Saved data entries ->
━━━━━━━━━━
## src/rtl/pitch_mapper.sv

```systemverilog
// pitch_mapper: sonar distance -> DDS tuning word.
// Out-of-range rejection, moving-average smoothing, chromatic quantization
// over two octaves from A3, and an optional glide toward each new note.
// Build option: define PITCH_GLIDE_EN to build the glide unit; without it the
// tuning word loads each new target directly.
module pitch_mapper #(
    parameter int MIN_IN      = 2,
    parameter int MAX_IN      = 50,
    parameter int AVG_LOG2    = 2,
    parameter int BAND_LOG2   = 1,
    parameter int MUTE_CNT    = 3,
    parameter int GLIDE_DIV   = 1000,
    parameter int GLIDE_SHIFT = 4
) (
    input  logic        clk,
    input  logic        rst,
    input  logic [8:0]  distance_in,
    input  logic        valid,
    output logic [31:0] tuning_word,
    output logic [4:0]  note_idx,
    output logic        note_valid,
    output logic        mute
);

    localparam int DEPTH = 1 << AVG_LOG2;
    localparam int SUM_W = 9 + AVG_LOG2;
    localparam int CNT_W = $clog2(MUTE_CNT + 1);
    localparam logic [8:0] MIN_V = 9'(MIN_IN);
    localparam logic [8:0] MAX_V = 9'(MAX_IN);
    localparam logic [CNT_W-1:0] MUTE_C = CNT_W'(MUTE_CNT);

    // Tuning word for note k: round(220 * 2^(k/12) * 2^32 / 1e8)
    function automatic logic [31:0] note_word(input logic [4:0] k);
        case (k)
            5'd0:  note_word = 32'd9449;
            5'd1:  note_word = 32'd10011;
            5'd2:  note_word = 32'd10606;
            5'd3:  note_word = 32'd11237;
            5'd4:  note_word = 32'd11905;
            5'd5:  note_word = 32'd12613;
            5'd6:  note_word = 32'd13363;
            5'd7:  note_word = 32'd14157;
            5'd8:  note_word = 32'd14999;
            5'd9:  note_word = 32'd15891;
            5'd10: note_word = 32'd16836;
            5'd11: note_word = 32'd17837;
            5'd12: note_word = 32'd18898;
            5'd13: note_word = 32'd20022;
            5'd14: note_word = 32'd21212;
            5'd15: note_word = 32'd22473;
            5'd16: note_word = 32'd23810;
            5'd17: note_word = 32'd25226;
            5'd18: note_word = 32'd26726;
            5'd19: note_word = 32'd28315;
            5'd20: note_word = 32'd29998;
            5'd21: note_word = 32'd31782;
            5'd22: note_word = 32'd33672;
            5'd23: note_word = 32'd35674;
            default: note_word = 32'd0;
        endcase
    endfunction

    // ---- stage 0: classify and clamp ----
    logic                 in_range;
    logic [CNT_W-1:0]     oor_cnt, oor_inc;
    logic                 mute_evt;
    logic                 s0_vld;
    logic [8:0]           s0_dist;

    assign in_range = (distance_in != 9'd0) && (distance_in <= MAX_V);
    assign oor_inc  = (oor_cnt == MUTE_C) ? oor_cnt : oor_cnt + 1'b1;
    // Mute fires on every out-of-range sample once the run has reached the limit
    assign mute_evt = valid && !in_range && (oor_inc == MUTE_C);

    // Capture in-range samples (clamped) and track the out-of-range run length
    always_ff @(posedge clk or posedge rst) begin
        if (rst) begin
            oor_cnt <= '0;
            s0_vld  <= 1'b0;
            s0_dist <= '0;
        end else begin
            s0_vld  <= valid && in_range;
            s0_dist <= (distance_in < MIN_V) ? MIN_V : distance_in;
            if (valid)
                oor_cnt <= in_range ? '0 : oor_inc;
        end
    end

    // ---- stage 1: ring buffer and running sum ----
    logic [8:0]          avg_buf [DEPTH];
    logic [SUM_W-1:0]    sum;
    logic [AVG_LOG2-1:0] wr_ptr;
    logic                primed;
    logic                s1_vld;

    // First sample after (re)priming fills every slot so the average starts flat
    always_ff @(posedge clk or posedge rst) begin
        if (rst) begin
            for (int i = 0; i < DEPTH; i++) avg_buf[i] <= '0;
            sum    <= '0;
            wr_ptr <= '0;
            primed <= 1'b0;
            s1_vld <= 1'b0;
        end else begin
            s1_vld <= s0_vld;
            if (s0_vld) begin
                if (!primed) begin
                    for (int i = 0; i < DEPTH; i++) avg_buf[i] <= s0_dist;
                    sum    <= {s0_dist, {AVG_LOG2{1'b0}}};
                    primed <= 1'b1;
                end else begin
                    avg_buf[wr_ptr] <= s0_dist;
                    sum    <= sum + SUM_W'(s0_dist) - SUM_W'(avg_buf[wr_ptr]);
                    wr_ptr <= wr_ptr + 1'b1;
                end
            end
            // A mute forces the next in-range sample to re-prime
            if (mute_evt) primed <= 1'b0;
        end
    end

    // ---- stage 2: average and quantize ----
    logic [8:0] avg, band;
    logic [4:0] idx_c, s2_idx;
    logic       s2_vld;

    assign avg   = sum[SUM_W-1 -: 9];
    assign band  = (avg - MIN_V) >> BAND_LOG2;
    assign idx_c = (band > 9'd23) ? 5'd23 : band[4:0];

    // Register the quantized note index
    always_ff @(posedge clk or posedge rst) begin
        if (rst) begin
            s2_idx <= '0;
            s2_vld <= 1'b0;
        end else begin
            s2_vld <= s1_vld;
            if (s1_vld) s2_idx <= idx_c;
        end
    end

    // ---- stage 3: target and output ----
    logic [31:0] s2_word;
    assign s2_word = note_word(s2_idx);

`ifdef PITCH_GLIDE_EN
    localparam int DIV_W = $clog2(GLIDE_DIV + 1);
    localparam logic [DIV_W-1:0] DIV_LAST = DIV_W'(GLIDE_DIV - 1);

    logic [DIV_W-1:0] div_cnt;
    logic             tick;
    logic [31:0]      target_q, gap, gstep, glide_word;
    logic             up;

    assign tick = (div_cnt == DIV_LAST);

    // Free-running glide divider
    always_ff @(posedge clk or posedge rst) begin
        if (rst)       div_cnt <= '0;
        else if (tick) div_cnt <= '0;
        else           div_cnt <= div_cnt + 1'b1;
    end

    // Next glide word: a fraction of the remaining gap, at least 1, never past target
    always_comb begin
        up         = target_q > tuning_word;
        gap        = up ? target_q - tuning_word : tuning_word - target_q;
        gstep      = gap >> GLIDE_SHIFT;
        if (gstep == 32'd0) gstep = 32'd1;
        glide_word = up ? tuning_word + gstep : tuning_word - gstep;
    end
`endif

    // Output update; mute beats a new target, a new target beats a glide tick
    always_ff @(posedge clk or posedge rst) begin
        if (rst) begin
            tuning_word <= '0;
            note_idx    <= '0;
            note_valid  <= 1'b0;
            mute        <= 1'b1;
`ifdef PITCH_GLIDE_EN
            target_q    <= '0;
`endif
        end else begin
            note_valid <= s2_vld;
            if (s2_vld) begin
                note_idx <= s2_idx;
`ifdef PITCH_GLIDE_EN
                target_q <= s2_word;
`endif
            end
            if (mute_evt) begin
                mute        <= 1'b1;
                tuning_word <= '0;
            end else if (s2_vld) begin
`ifdef PITCH_GLIDE_EN
                if (mute) begin
                    mute        <= 1'b0;
                    tuning_word <= s2_word;
                end
`else
                mute        <= 1'b0;
                tuning_word <= s2_word;
`endif
            end
`ifdef PITCH_GLIDE_EN
            else if (tick && !mute && tuning_word != target_q) begin
                tuning_word <= glide_word;
            end
`endif
        end
    end

endmodule

```

## config.mk

```make
export PLATFORM = sky130hd
export DESIGN_NAME = pitch_mapper
export DESIGN_NICKNAME = d
export VERILOG_FILES = /design/src/rtl/pitch_mapper.sv
export SDC_FILE = /design/constraint.sdc
export NUM_CORES = 1
export LEC_CHECK = 0
export CAP_MARGIN = 20
export CORE_ASPECT_RATIO = 1.75
export CORE_UTILIZATION = 40
export CTS_CLUSTER_SIZE = 24
export DETAILED_ROUTE_END_ITERATION = 8
export MAX_ROUTING_LAYER = met4
export SYNTH_ARGS = -nofsm -noshare
export SYNTH_HDL_FRONTEND = slang
export SYNTH_SLANG_ARGS = --single-unit
```

## constraint.sdc

```tcl
create_clock -name clk -period 2.9 [get_ports clk]
set_input_delay 0.58 -clock clk [delete_from_list [all_inputs] [get_ports clk]]
set_output_delay 0.58 -clock clk [all_outputs]
set_load 0.1 [all_outputs]
```

==> key figures <==
Outcome
  • Status: complete, but fails checks
  • Failing checks: setup timing

STA
  • Unrepaired setup endpoints after global routing: yes
  • Max_slew headroom: between 50% and 60%
  • Min Clock Period, post-route: between 2000 and 3000 ps
  • Final worst slack: -45.66 ps
  • Maximum clock frequency: 339.5 MHz
  • Final period utilization: 101.6%
  • Post-route setup TNS: -45.66 ps
  • Setup Skew: between 9 and 10 ps
  • Endpoints failing hold: 0
  • Setup violators final: 1
  • Max Slew Vio Count: 0
  • Worst Tran Pin Value: ~700 ps

Synth
  • FFs w/ async S/R, synth: 100.0%
  • Synth warnings: 0
  • Synthesized cell area: about 5300 sq um
  • Main synth FF type: dfrtp_1
  • Post-synth EDFFs: 0
  • Synthesized flop and latch total: 92
  • Avg Cell Area, Syn: 9.675 sq um
  • Sequential area share after synthesis: ~43%
  • Synth Instances: between 500 and 600
  • Library cells used by synthesis: 63

Worst setup path
  • CP arrival: between 3000 and 4000 ps
  • Critical Path Start Type: flip-flop
  • WS Path Type: reg2reg
  • R2R setup slack: -50 ps
  • Reg2Reg Depth: 10
  • Critical-path cell list: mux4_2 -> fa_2 -> buf_6 -> fa_2 -> nor2b_4 -> o31a_1 -> nor4b_2 -> nor2_1 -> o21ai_1 -> o2111ai_1
  • Launch point of the worst reg-to-reg path: wr_ptr[0]$_DFFE_PP0P_
  • Worst setup EP type: flip-flop
  • RR Endpoint: sum[10]$_DFFE_PP0P_
  • Most used cell, CP: fa_2
  • CP required: roughly 3100 ps
  • Max stage delay cell, worst path: fa_2
  • Crit path largest cell delay: between 500 and 600 ps
  • Worst Path Max Fanout: 5

Route
  • DR WL/cell: between 15 and 20 um
  • Total Wirelength: around 12000 um
  • Residual DRC count: 0
  • Detail Route Antenna Nets: 0
  • DR vias: approximately 4000
  • Pre-antenna DRT Iters: 4
  • Vias/cell: roughly 5.2
  • Initial DRC count: 180

Cells and area
  • Fin util: 48.97%
  • Nets: around 650
  • # fillers: between 1000 and 1500
  • Commonest non-fill, non-tap cell in the layout: dfrtp_1
  • Multi-input gate area: approximately 2700 sq um
  • Final Cell Area: about 6300 sq um
  • Area delta synth->final: 19.07%
  • Antenna Cells: 0
  • Share of cells above drive strength 1: 22.55%
  • Register area: ~2300 sq um
  • Most frequent cells in the layout: 90 x dfrtp_1, 61 x nand2_1, 58 x o21ai_0, 57 x buf_4, 42 x inv_1

Global routing
  • Number of global-route vias before repair: 4184
  • Total track usage: between 15 and 20%
  • Global-route wire length before repair: between 15000 and 20000 um
  • Largest net degree at the start of global routing: 50
  • Grt ovf: 0
  • Antenna violations before repair: 0

Placement
  • Dpl hpwl: 9485 um
  • Placed Area: around 5900 sq um
  • I/O Buffers: 34
  • Pre-CTS WS: -211.2 ps
  • Final Wtd Congestion: between 0.9 and 1

Power
  • Leakage: 2.842 nW
  • Tot Pwr: approximately 6.4 mW
  • VDD IR max: 0.3605 mV
  • Power Density: roughly 1000 nW/um^2

Worst hold path
  • Min-delay src: avg_buf[32]$_DFFE_PP0P_
  • Worst Hold Depth: 2
  • Hold path endpoint: avg_buf[32]$_DFFE_PP0P_
  • Worst Hold Class: reg2reg

Clock tree
  • Worst skew pair latency: 350 ps
  • Max Root-Sink Buffers: 2
  • Clk slew on worst S/H paths: around 70 ps
  • H-tree Lvls: 3
  • Root buffer cell: clkbuf_16
  • Clk sink count: 92
  • TritonCTS clock tree: done
  • CTS buffer count: 9

Floorplanning
  • Die width: 89.19 um
  • Core region area: 12940 sq um
  • Initial Utilization: 41.13%
  • Die H: 154.6 um
  • Rows: 55
  • IO Pins: between 50 and 60
  • Die footprint: approximately 14000 sq um

Job
  • Max-Cap Viols: 0
==> worst max-delay path: cells and delay by family, from the launching register on <==
| family | cells | cell delay (ps) |
|---|---|---|
| AOI/OAI and AO/OA | 3 | 510 |
| DFF | 1 | 460 |
| buffers and inverters | 1 | 100 |
| adders and majority gates | 2 | 790 |
| muxes | 1 | 540 |
| and+or+nand+nor | 3 | 410 |
==> cell usage after synthesis, types with 3 or more instances <==
master / instances / share of area [%]
a32oi_1: 3 / 0.49
buf_2: 7 / 0.66
xor2_1: 3 / 0.49
o211ai_1: 6 / 0.85
o22ai_1: 3 / 0.35
a21oi_1: 22 / 2.1
fa_1: 9 / 3.4
o21ai_1: 4 / 0.38
nor3_1: 8 / 0.75
o21ai_0: 64 / 6.0
a222oi_1: 3 / 0.56
clkbuf_1: 20 / 1.4
nand2b_1: 6 / 0.71
ha_1: 27 / 6.3
xnor2_1: 5 / 0.82
nand3_1: 9 / 0.85
dfrtp_1: 91 / 43
nor2_1: 35 / 2.5
nor2b_1: 8 / 0.94
inv_1: 48 / 3.4
a211oi_1: 11 / 1.6
mux4_2: 9 / 3.8
a21o_1: 3 / 0.42
a2bb2oi_1: 5 / 0.82
nand2_1: 61 / 4.3
buf_4: 16 / 2.3
mux2_2: 11 / 2.3
a31oi_1: 4 / 0.47
clkbuf_8: 3 / 0.78
==> power breakdown <==
part	internal, mW	switching, mW	leakage [nW]
clock	0.690	0.507	0.137
combinational	1.45	1.91	1.55
sequential	1.54	0.264	1.15
total	3.68	2.69	2.84
==> timing repair <==
item                       CTS  global route
pin swaps                    9            16
hold buffers                 0             0
resized for setup           16            17
buffers inserted             3             2
setup endpoints to repair    7             7
hold endpoints to repair     0             0
==> layer usage <==
layer	global-route usage (%)	share of wire [%]	routed length [um]	vias up
li1	-	-	-	1964
met1	18.59	35	4298	1974
met2	36.31	58	7087	86
met3	2.721	2.6	318	32
met4	10.88	4.0	488	0
met5	-	0	0	-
━━━━━━━━━━
ACTIVITY -> Among the entries above, find the line with "width: 89.19 um" and the line with "inv_1: 48 / 3.4"; give again exactly these two lines and all lines between them.

REPLY TO THE EXERCISE ->
  • Die width: 89.19 um
  • Core region area: 12940 sq um
  • Initial Utilization: 41.13%
  • Die H: 154.6 um
  • Rows: 55
  • IO Pins: between 50 and 60
  • Die footprint: approximately 14000 sq um

Job
  • Max-Cap Viols: 0
==> worst max-delay path: cells and delay by family, from the launching register on <==
| family | cells | cell delay (ps) |
|---|---|---|
| AOI/OAI and AO/OA | 3 | 510 |
| DFF | 1 | 460 |
| buffers and inverters | 1 | 100 |
| adders and majority gates | 2 | 790 |
| muxes | 1 | 540 |
| and+or+nand+nor | 3 | 410 |
==> cell usage after synthesis, types with 3 or more instances <==
master / instances / share of area [%]
a32oi_1: 3 / 0.49
buf_2: 7 / 0.66
xor2_1: 3 / 0.49
o211ai_1: 6 / 0.85
o22ai_1: 3 / 0.35
a21oi_1: 22 / 2.1
fa_1: 9 / 3.4
o21ai_1: 4 / 0.38
nor3_1: 8 / 0.75
o21ai_0: 64 / 6.0
a222oi_1: 3 / 0.56
clkbuf_1: 20 / 1.4
nand2b_1: 6 / 0.71
ha_1: 27 / 6.3
xnor2_1: 5 / 0.82
nand3_1: 9 / 0.85
dfrtp_1: 91 / 43
nor2_1: 35 / 2.5
nor2b_1: 8 / 0.94
inv_1: 48 / 3.4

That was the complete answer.